WHAT YOU SHOULD DO>
Search the entries below for "total". Report each line where it occurs.

(Data items)
|---|

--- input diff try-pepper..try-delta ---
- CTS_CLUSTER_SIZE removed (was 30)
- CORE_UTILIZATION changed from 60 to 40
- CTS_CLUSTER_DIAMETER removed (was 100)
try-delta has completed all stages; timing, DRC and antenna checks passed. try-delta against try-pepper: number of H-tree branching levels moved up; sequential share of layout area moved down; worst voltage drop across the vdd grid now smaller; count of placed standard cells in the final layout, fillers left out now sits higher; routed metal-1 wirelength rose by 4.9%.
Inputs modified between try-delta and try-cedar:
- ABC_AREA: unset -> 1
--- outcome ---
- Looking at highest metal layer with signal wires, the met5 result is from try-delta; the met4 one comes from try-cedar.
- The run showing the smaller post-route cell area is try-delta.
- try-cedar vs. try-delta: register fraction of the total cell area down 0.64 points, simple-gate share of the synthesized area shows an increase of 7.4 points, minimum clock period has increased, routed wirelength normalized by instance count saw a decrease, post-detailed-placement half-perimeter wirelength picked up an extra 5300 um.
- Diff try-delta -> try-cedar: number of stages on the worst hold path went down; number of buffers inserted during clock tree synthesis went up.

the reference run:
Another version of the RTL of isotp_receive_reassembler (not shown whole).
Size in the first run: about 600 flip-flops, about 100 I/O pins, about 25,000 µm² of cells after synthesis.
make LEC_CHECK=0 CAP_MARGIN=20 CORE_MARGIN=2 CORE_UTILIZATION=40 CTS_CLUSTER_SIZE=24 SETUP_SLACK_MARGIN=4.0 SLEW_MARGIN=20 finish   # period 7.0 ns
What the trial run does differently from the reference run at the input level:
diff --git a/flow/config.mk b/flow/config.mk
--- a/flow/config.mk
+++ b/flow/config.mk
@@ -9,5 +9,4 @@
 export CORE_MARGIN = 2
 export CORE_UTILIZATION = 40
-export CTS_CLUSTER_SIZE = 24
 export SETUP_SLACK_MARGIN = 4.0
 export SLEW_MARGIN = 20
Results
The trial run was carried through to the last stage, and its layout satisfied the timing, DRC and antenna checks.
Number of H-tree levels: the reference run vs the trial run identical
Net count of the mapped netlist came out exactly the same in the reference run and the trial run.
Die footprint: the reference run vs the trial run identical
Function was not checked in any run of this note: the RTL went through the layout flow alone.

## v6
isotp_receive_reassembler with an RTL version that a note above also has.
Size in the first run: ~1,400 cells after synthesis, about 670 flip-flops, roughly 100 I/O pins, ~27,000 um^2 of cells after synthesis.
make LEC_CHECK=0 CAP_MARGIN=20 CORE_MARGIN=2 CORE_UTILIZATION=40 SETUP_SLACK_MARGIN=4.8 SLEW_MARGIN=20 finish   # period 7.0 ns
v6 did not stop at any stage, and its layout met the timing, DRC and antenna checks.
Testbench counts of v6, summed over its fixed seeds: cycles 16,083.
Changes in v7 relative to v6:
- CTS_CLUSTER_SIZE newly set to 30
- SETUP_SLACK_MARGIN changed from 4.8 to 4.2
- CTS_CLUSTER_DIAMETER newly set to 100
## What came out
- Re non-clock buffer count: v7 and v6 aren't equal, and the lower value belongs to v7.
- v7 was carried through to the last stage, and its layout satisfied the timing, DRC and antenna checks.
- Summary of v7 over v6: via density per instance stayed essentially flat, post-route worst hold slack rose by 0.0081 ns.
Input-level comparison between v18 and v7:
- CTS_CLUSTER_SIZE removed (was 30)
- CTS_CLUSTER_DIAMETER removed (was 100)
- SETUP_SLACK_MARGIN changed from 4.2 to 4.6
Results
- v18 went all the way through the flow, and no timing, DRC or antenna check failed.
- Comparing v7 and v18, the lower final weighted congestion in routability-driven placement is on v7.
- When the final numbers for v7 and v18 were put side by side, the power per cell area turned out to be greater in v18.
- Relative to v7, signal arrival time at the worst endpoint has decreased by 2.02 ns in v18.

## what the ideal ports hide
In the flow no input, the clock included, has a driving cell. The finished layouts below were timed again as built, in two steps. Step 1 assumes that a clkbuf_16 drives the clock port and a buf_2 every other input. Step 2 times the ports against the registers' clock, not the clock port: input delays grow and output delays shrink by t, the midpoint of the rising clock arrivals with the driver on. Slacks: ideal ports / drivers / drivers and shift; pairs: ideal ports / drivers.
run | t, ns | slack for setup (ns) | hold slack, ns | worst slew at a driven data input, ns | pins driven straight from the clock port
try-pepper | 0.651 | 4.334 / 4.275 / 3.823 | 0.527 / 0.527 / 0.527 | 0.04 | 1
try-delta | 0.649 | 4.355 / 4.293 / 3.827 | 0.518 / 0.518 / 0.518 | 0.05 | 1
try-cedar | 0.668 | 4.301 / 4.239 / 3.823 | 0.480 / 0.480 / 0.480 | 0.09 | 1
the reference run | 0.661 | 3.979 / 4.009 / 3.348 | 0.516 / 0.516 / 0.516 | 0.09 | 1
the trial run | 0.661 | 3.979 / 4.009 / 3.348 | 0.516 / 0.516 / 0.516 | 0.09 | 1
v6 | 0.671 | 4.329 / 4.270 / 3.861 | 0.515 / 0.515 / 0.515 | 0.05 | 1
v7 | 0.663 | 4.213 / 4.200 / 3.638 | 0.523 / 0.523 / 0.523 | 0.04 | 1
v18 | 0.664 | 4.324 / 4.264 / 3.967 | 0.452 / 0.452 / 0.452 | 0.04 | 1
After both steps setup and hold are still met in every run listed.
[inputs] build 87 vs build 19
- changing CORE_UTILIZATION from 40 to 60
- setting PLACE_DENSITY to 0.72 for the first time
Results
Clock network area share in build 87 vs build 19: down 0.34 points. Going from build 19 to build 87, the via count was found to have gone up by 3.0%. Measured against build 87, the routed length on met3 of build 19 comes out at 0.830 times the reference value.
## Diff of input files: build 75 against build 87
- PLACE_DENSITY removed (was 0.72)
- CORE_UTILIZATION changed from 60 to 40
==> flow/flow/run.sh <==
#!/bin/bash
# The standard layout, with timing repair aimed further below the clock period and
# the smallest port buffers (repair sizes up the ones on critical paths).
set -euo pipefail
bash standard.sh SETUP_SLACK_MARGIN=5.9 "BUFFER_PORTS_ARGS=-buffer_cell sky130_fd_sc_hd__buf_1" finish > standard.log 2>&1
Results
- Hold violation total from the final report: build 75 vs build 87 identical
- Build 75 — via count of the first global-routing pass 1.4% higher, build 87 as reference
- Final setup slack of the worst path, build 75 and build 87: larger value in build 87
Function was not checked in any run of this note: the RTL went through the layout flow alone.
Background: an optimization exercise with open tools, aiming at small area, a short achievable clock period and few clock cycles per item. Do not read the settings as production practice. At most, simulation tests tie the RTL to the original design; equivalence was not proved. No activity file was given, so power comes from the tool's default toggle rates.

==> module AhbSlaveController, before the edit <==
module AhbSlaveController
(
  input logic HCLK,
  input logic HRESET,
  input logic HSEL,
  input logic [31:0] HADDR,
  input logic [1:0] HTRANS,
  input logic HWRITE,
  input logic [2:0] HSIZE,
  input logic [2:0] HBURST,
  input logic HMASTLOCK,
  input logic HREADY,
  input logic [63:0] HWDATA,
  output logic [63:0] HRDATA,
  output logic HREADYOUT,
  output logic HRESP,
  output logic reqValid,
  output logic reqNext,
  output logic reqDir,
  output logic [63:0] reqKey1,
  output logic [63:0] reqKey2,
  output logic [63:0] reqKey3,
  input logic [2:0] keyBusy,
  input logic [2:0] keyBusyNext,
  output logic resultDone,
  input logic resultValid,
  input logic resultValidNext,
  input logic resultNext,
  input logic [63:0] result0,
  input logic [63:0] result1
);
  localparam logic [31:0] Base = 32'hAAAAAAA0;
  logic [5:0] addrSel;
  logic [5:0] phaseSel;
  logic [6:0] readSel;
  logic illegal;
  logic transfer;
  logic phaseOk;
  logic phaseError;
  logic phaseWrite;
  logic errLate;
  logic writeNow;
  logic phaseOkNext;
  logic phaseErrorNext;
  logic phaseWriteNext;
  logic [5:0] phaseSelNext;
  logic readyNext;
  logic ready;
  logic [63:0] modeReg;
  logic [63:0] key1Reg;
  logic [63:0] key2Reg;
  logic [63:0] key3Reg;
  logic [63:0] dataReg;
  always_comb
    for (int i = 0; i < 6; i++)
      addrSel[i] = (HADDR == Base + 32'(8 * i));
  assign transfer = HSEL && HREADY && HTRANS[1];
  assign illegal = (HSIZE != 3'b011) || (HBURST != 3'b000) || HMASTLOCK ||
                   (addrSel == 6'd0) || (HWRITE && addrSel[5]);
  assign phaseOkNext = HREADY ? (transfer && !illegal) : phaseOk;
  assign phaseErrorNext = HREADY ? (transfer && illegal) : phaseError;
  assign phaseWriteNext = HREADY ? HWRITE : phaseWrite;
  assign phaseSelNext = HREADY ? addrSel : phaseSel;
  always_comb
  begin
    if (phaseErrorNext)
      readyNext = phaseError && !errLate;
    else if (phaseOkNext && phaseWriteNext)
      readyNext = !(|(phaseSelNext[3:1] & keyBusyNext));
    else if (phaseOkNext && phaseSelNext[5])
      readyNext = resultValidNext;
    else
      readyNext = 1'b1;
  end
  always_ff @(posedge HCLK, negedge HRESET)
  begin
    if (!HRESET)
    begin
      phaseOk <= 1'b0;
      phaseError <= 1'b0;
      errLate <= 1'b0;
      ready <= 1'b1;
      modeReg <= '0;
    end
    else
    begin
      errLate <= phaseError && !errLate;
      phaseOk <= phaseOkNext;
      phaseError <= phaseErrorNext;
      ready <= readyNext;
      if (writeNow && phaseSel[0])
        modeReg <= HWDATA;
    end
  end
  always_ff @(posedge HCLK)
  begin
    phaseWrite <= phaseWriteNext;
    phaseSel <= phaseSelNext;
    if (HREADY)
      readSel <= {addrSel[4:0], addrSel[5] && !resultNext, addrSel[5] && resultNext};
    if (writeNow && phaseSel[1])
      key1Reg <= HWDATA;
    if (writeNow && phaseSel[2])
      key2Reg <= HWDATA;
    if (writeNow && phaseSel[3])
      key3Reg <= HWDATA;
    if (writeNow && phaseSel[4])
      dataReg <= HWDATA;
  end
  assign HRESP = phaseError;
  assign HREADYOUT = ready;
  assign writeNow = phaseOk && phaseWrite && ready;
  assign resultDone = phaseOk && !phaseWrite && phaseSel[5] && ready;
  always_comb
  begin
    HRDATA = '0;
    if (readSel[2]) HRDATA = HRDATA | modeReg;
    if (readSel[3]) HRDATA = HRDATA | key1Reg;
    if (readSel[4]) HRDATA = HRDATA | key2Reg;
    if (readSel[5]) HRDATA = HRDATA | key3Reg;
    if (readSel[6]) HRDATA = HRDATA | dataReg;
    if (readSel[1]) HRDATA = HRDATA | result0;
    if (readSel[0]) HRDATA = HRDATA | result1;
  end
  assign reqValid = phaseOk && phaseWrite && phaseSel[4];
  assign reqNext = transfer && !illegal && HWRITE && addrSel[4];
  assign reqDir = modeReg[0];
  assign reqKey1 = key1Reg;
  assign reqKey2 = key2Reg;
  assign reqKey3 = key3Reg;
endmodule
clock: 7.0 ns
lec_check: 0
cap_margin: 20
core_margin: 2
core_utilization: 30
setup_slack_margin: 3.3
slew_margin: 20
run.sh (not shown) runs the stock make flow with config.mk's settings and CLKGATE_MAP_FILE= SYNTH_SCRIPT=/design/flow/synth_recipe.tcl, a recipe that flattens the netlist after the stock synthesis.
The first run completed without violations.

|---|

ANSWER TO THIS TASK>
- try-cedar vs. try-delta: register fraction of the total cell area down 0.64 points, simple-gate share of the synthesized area shows an increase of 7.4 points, minimum clock period has increased, routed wirelength normalized by instance count saw a decrease, post-detailed-placement half-perimeter wirelength picked up an extra 5300 um.
- Hold violation total from the final report: build 75 vs build 87 identical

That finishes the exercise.